下一站,是巴拿馬。
剛下飛機,三毛就被當地物品高昂的價格嚇呆了。在巴拿馬,美金是通用的,消費水準也是向美國看齊的,三毛因為擔心經費而不願意在市中心的中級旅社住宿,最終她們換到了一家位於老城中心的名叫“理想旅社”的地方落腳,結果這裏卻是任何人都可以隨便進出的地方,更不用提起它的髒亂差了。旅社門口經常有醉漢故意騷擾經過的女性,即便米夏在身邊,三毛還是被人使勁摸了一把。

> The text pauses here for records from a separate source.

### config.mk
export PLATFORM = sky130hd
export DESIGN_NAME = xmodem_checksum_receiver_core
export DESIGN_NICKNAME = d
export VERILOG_FILES = /design/src/rtl/core/xcr_pkg.sv /design/src/rtl/core/xcr_in_stage.sv /design/src/rtl/core/xcr_engine.sv /design/src/rtl/core/xcr_out_stage.sv /design/src/rtl/core/xmodem_checksum_receiver_core.sv
export SDC_FILE = /design/constraint.sdc
export NUM_CORES = 1
export LEC_CHECK = 0
export BUFFER_PORTS_ARGS = -buffer_cell sky130_fd_sc_hd__buf_2
export CORE_AREA = 2 2 116 118
export CTS_CLUSTER_DIAMETER = 60
export DETAILED_ROUTE_END_ITERATION = 8
export DIE_AREA = 0 0 118 120
export HOLD_SLACK_MARGIN = 0.05
export PLACE_DENSITY = 0.78
export SLEW_MARGIN = 20
export SYNTH_ARGS = -nofsm -noshare
export SYNTH_HDL_FRONTEND = slang
export SYNTH_SLANG_ARGS = --single-unit
### constraint.sdc
create_clock -name aclk -period 4.8 [get_ports aclk]
set_input_delay 0.48 -clock aclk [delete_from_list [all_inputs] [get_ports aclk]]
set_output_delay 0.48 -clock aclk [all_outputs]
set_load 0.05 [all_outputs]
==> src/rtl/agent_response_deframer_core.sv <==
// ----------------------------------------------------------------------------
// agent_response_deframer_core: length-prefixed response deframer
// Parses a 13-byte header and streams the payload bytes that follow it.
// ----------------------------------------------------------------------------
// Feed one request per cycle: either a received byte (action 0) or the start
// of a new response (action 1), which clears all parse state and gives no
// result. The first 13 bytes of a response form the header: magic "ZBXD", a
// flag byte that must be 1, a 32-bit little-endian payload length, and four
// reserved bytes. On the 13th byte the header is judged: bad magic wins over
// bad flag, a zero length reports an empty frame, and each of these reports
// carries last = 1 and payload_byte = 0. A good header with a nonzero length
// switches to payload mode, where every byte comes out as kind 0 and the
// final one carries last = 1. After any report or the last payload byte,
// bytes are dropped silently until the next new-response request. The block
// sustains one request per cycle while results are read without stalls; a
// request is captured in the input register when it is accepted, and its
// result is loaded into the result register when the input register advances.
// The parse state and the result register sit in one stage, so in_ready_o
// falls only while a result is held unread and the input register is also
// full.
// ----------------------------------------------------------------------------
module agent_response_deframer_core (
  input  logic       clk_i,
  input  logic       rst_ni,
  input  logic       in_valid_i,
  output logic       in_ready_o,
  input  logic       action_i,
  input  logic [7:0] data_byte_i,
  output logic       out_valid_o,
  input  logic       out_ready_i,
  output logic [1:0] kind_o,
  output logic [7:0] payload_byte_o,
  output logic       last_o
);
  import ard_pkg::*;

  localparam logic [1:0] PH_HEADER  = 2'd0;
  localparam logic [1:0] PH_PAYLOAD = 2'd1;
  localparam logic [1:0] PH_DONE    = 2'd2;

  localparam logic [3:0] HDR_LAST   = 4'(HdrBytes - 1);
  localparam logic [3:0] MAGIC_END  = 4'(MagicBytes);
  localparam logic [3:0] FLAG_AT    = 4'(FlagPos);
  localparam logic [3:0] LEN_START  = 4'(LenPos);
  localparam logic [3:0] LEN_STOP   = 4'(LenEnd);

  // Input register.
  logic       s1_valid_q, s1_valid_d;
  logic       s1_action_q;
  logic [7:0] s1_byte_q;

  // Parse state.
  logic [1:0]  phase_q, phase_d;
  logic [3:0]  hdr_cnt_q, hdr_cnt_d;
  logic        magic_ok_q, magic_ok_d;
  logic        flag_ok_q, flag_ok_d;
  logic [31:0] len_q, len_d;
  logic [31:0] remain_q, remain_d;

  // Result register.
  logic       out_valid_q, out_valid_d;
  logic [1:0] kind_q, kind_d;
  logic [7:0] pbyte_q, pbyte_d;
  logic       last_q, last_d;

  logic       s1_adv;
  logic       s1_fire;
  logic       in_fire;
  logic       produce;
  logic [1:0] lane;

  // Stage 1 may advance when the result register is empty or being read.
  assign s1_adv     = !out_valid_q || out_ready_i;
  assign s1_fire    = s1_valid_q && s1_adv;
  assign in_ready_o = !s1_valid_q || s1_adv;
  assign in_fire    = in_valid_i && in_ready_o;
  assign lane       = 2'(hdr_cnt_q - LEN_START);

  always_comb begin
    s1_valid_d = in_fire ? 1'b1 : (s1_fire ? 1'b0 : s1_valid_q);
  end

  // Parse one request and build its result, if any.
  always_comb begin
    phase_d    = phase_q;
    hdr_cnt_d  = hdr_cnt_q;
    magic_ok_d = magic_ok_q;
    flag_ok_d  = flag_ok_q;
    len_d      = len_q;
    remain_d   = remain_q;
    produce    = 1'b0;
    kind_d     = kind_q;
    pbyte_d    = pbyte_q;
    last_d     = last_q;

    if (s1_fire) begin
      if (s1_action_q) begin
        // New response: back to the reset state, no result.
        phase_d    = PH_HEADER;
        hdr_cnt_d  = '0;
        magic_ok_d = 1'b1;
        flag_ok_d  = 1'b1;
        len_d      = '0;
        remain_d   = '0;
      end else begin
        unique case (phase_q)
          PH_HEADER: begin
            if (hdr_cnt_q < MAGIC_END) begin
              if (s1_byte_q != magic_byte(hdr_cnt_q[1:0])) begin
                magic_ok_d = 1'b0;
              end
            end else if (hdr_cnt_q == FLAG_AT) begin
              flag_ok_d = (s1_byte_q == FLAG_GOOD);
            end else if (hdr_cnt_q >= LEN_START && hdr_cnt_q < LEN_STOP) begin
              len_d[{lane, 3'b000} +: 8] = len_q[{lane, 3'b000} +: 8] | s1_byte_q;
            end

            if (hdr_cnt_q != HDR_LAST) begin
              hdr_cnt_d = hdr_cnt_q + 4'd1;
            end else begin
              // Judge the header: magic first, then flag, then length.
              hdr_cnt_d = 4'(HdrBytes);
              pbyte_d   = '0;
              last_d    = 1'b1;
              priority if (!magic_ok_d) begin
                produce = 1'b1;
                kind_d  = KIND_BAD_MAGIC;
                phase_d = PH_DONE;
              end else if (!flag_ok_d) begin
                produce = 1'b1;
                kind_d  = KIND_BAD_FLAG;
                phase_d = PH_DONE;
              end else if (len_d == '0) begin
                produce = 1'b1;
                kind_d  = KIND_EMPTY;
                phase_d = PH_DONE;
              end else begin
                remain_d = len_d;
                phase_d  = PH_PAYLOAD;
              end
            end
          end
          PH_PAYLOAD: begin
            produce = 1'b1;
            kind_d  = KIND_DATA;
            pbyte_d = s1_byte_q;
            last_d  = (remain_q <= 32'd1);
            if (remain_q != '0) begin
              remain_d = remain_q - 32'd1;
            end
            if (remain_d == '0) begin
              phase_d = PH_DONE;
            end
          end
          default: begin
            // Done, or the unused code: drop the byte.
          end
        endcase
      end
    end

    out_valid_d = produce ? 1'b1 : (out_ready_i ? 1'b0 : out_valid_q);
  end

  always_ff @(posedge clk_i or negedge rst_ni) begin
    if (!rst_ni) begin
      s1_valid_q  <= 1'b0;
      phase_q     <= PH_HEADER;
      hdr_cnt_q   <= '0;
      magic_ok_q  <= 1'b1;
      flag_ok_q   <= 1'b1;
      len_q       <= '0;
      remain_q    <= '0;
      out_valid_q <= 1'b0;
    end else begin
      s1_valid_q  <= s1_valid_d;
      phase_q     <= phase_d;
      hdr_cnt_q   <= hdr_cnt_d;
      magic_ok_q  <= magic_ok_d;
      flag_ok_q   <= flag_ok_d;
      len_q       <= len_d;
      remain_q    <= remain_d;
      out_valid_q <= out_valid_d;
    end
  end

  // Payload registers: no reset needed.
  always_ff @(posedge clk_i) begin
    if (in_fire) begin
      s1_action_q <= action_i;
      s1_byte_q   <= data_byte_i;
    end
    if (produce) begin
      kind_q  <= kind_d;
      pbyte_q <= pbyte_d;
      last_q  <= last_d;
    end
  end

  assign out_valid_o    = out_valid_q;
  assign kind_o         = kind_q;
  assign payload_byte_o = pbyte_q;
  assign last_o         = last_q;

  // Payload mode always has at least one byte left to pass.
  assert property (@(posedge clk_i) disable iff (!rst_ni)
    phase_q == PH_PAYLOAD |-> remain_q != '0)
    else $error("payload phase with no bytes remaining");

  // Header collection never runs past the last header byte.
  assert property (@(posedge clk_i) disable iff (!rst_ni)
    phase_q == PH_HEADER |-> hdr_cnt_q <= HDR_LAST)
    else $error("header count out of range");

  // Every report is terminal and carries a zero byte.
  assert property (@(posedge clk_i) disable iff (!rst_ni)
    out_valid_q && kind_q != KIND_DATA |-> last_q && pbyte_q == '0)
    else $error("report without last or with nonzero byte");

  // A held result blocks stage 1 from advancing.
  assert property (@(posedge clk_i) disable iff (!rst_ni)
    s1_valid_q && out_valid_q && !out_ready_i |=> s1_valid_q && out_valid_q)
    else $error("request lost while result was stalled");

  // A new-response request restarts header collection.
  assert property (@(posedge clk_i) disable iff (!rst_ni)
    s1_fire && s1_action_q |=> phase_q == PH_HEADER && hdr_cnt_q == '0)
    else $error("restart did not clear parse state");

endmodule
**config.mk**
```make
export PLATFORM = sky130hd
export DESIGN_NAME = integer_to_padded_text_top
export DESIGN_NICKNAME = d
export VERILOG_FILES = /design/src/sv/i2t_pkg.sv /design/src/sv/i2t_regs.sv /design/src/sv/i2t_front.sv /design/src/sv/i2t_queue.sv /design/src/sv/i2t_back.sv /design/src/sv/integer_to_padded_text_top.sv
export SDC_FILE = /design/constraint.sdc
export NUM_CORES = 1
export LEC_CHECK = 0
export BUFFER_PORTS_ARGS = -buffer_cell sky130_fd_sc_hd__buf_2
export CORE_UTILIZATION = 40
export DETAILED_ROUTE_END_ITERATION = 10
export PLACE_DENSITY_LB_ADDON = 0.15
export SETUP_SLACK_MARGIN = 0.5
export SYNTH_ARGS = -nofsm -noshare
export SYNTH_HDL_FRONTEND = slang
export SYNTH_HIERARCHICAL = 1
export SYNTH_SLANG_ARGS = --single-unit
```
**constraint.sdc**
```tcl
create_clock -name clk_i -period 6.5 [get_ports clk_i]
set_input_delay 0.65 -clock clk_i [delete_from_list [all_inputs] [get_ports clk_i]]
set_output_delay 0.65 -clock clk_i [all_outputs]
set_load 0.01 [all_outputs]
```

麵對如此惡劣的環境,三毛忽然想起二姨家的女兒是嫁到這裏的,她在猶豫要不要給妹妹打個電話,告訴他們自己的到來。
最終,三毛還是打了電話過去,接電話的正是妹夫。在問清地址後,他告訴三毛不要出門,他下班後就和妹妹一起開車來接他們。妹妹是十年前嫁到這裏的,三毛是這麽多年以來唯一一個前來拜訪的娘家人。親人相見後,三毛在一瞬間就找到了他鄉遇故知的溫暖。妹夫還是一副舊模樣,妹妹卻從一個長發的文靜女孩變成了如今短發微胖的戴眼鏡婦人。妹妹拉著三毛的手腕就往外走,米夏也被強行拉上了車。
妹妹在和三毛交談的時候,仍然使用上海話,偶爾會夾雜一點兒寧波的土話,這一點她倒是沒有變。隻是在拉美文化的熏陶下,妹妹變得開放而坦率,她可以說一口非常流利的西班牙語,甚至總會帶上一些略顯潑辣的語調。十年的異域生活,讓當初那個文弱的小女孩變成一位堅強的婦人。見到妹妹的成長,三毛從心底表示了讚賞。可即便是久未見麵,三毛也不願意過多打擾妹妹的正常生活。
她們在巴拿馬隻能停留四天的時間,妹夫還是盡一切可能全程陪著三毛和米夏,他帶她們到處去觀光,還幫他們換錢、買機票,甚至連吃飯都被妹夫包辦了。這讓三毛心中升起一股感動。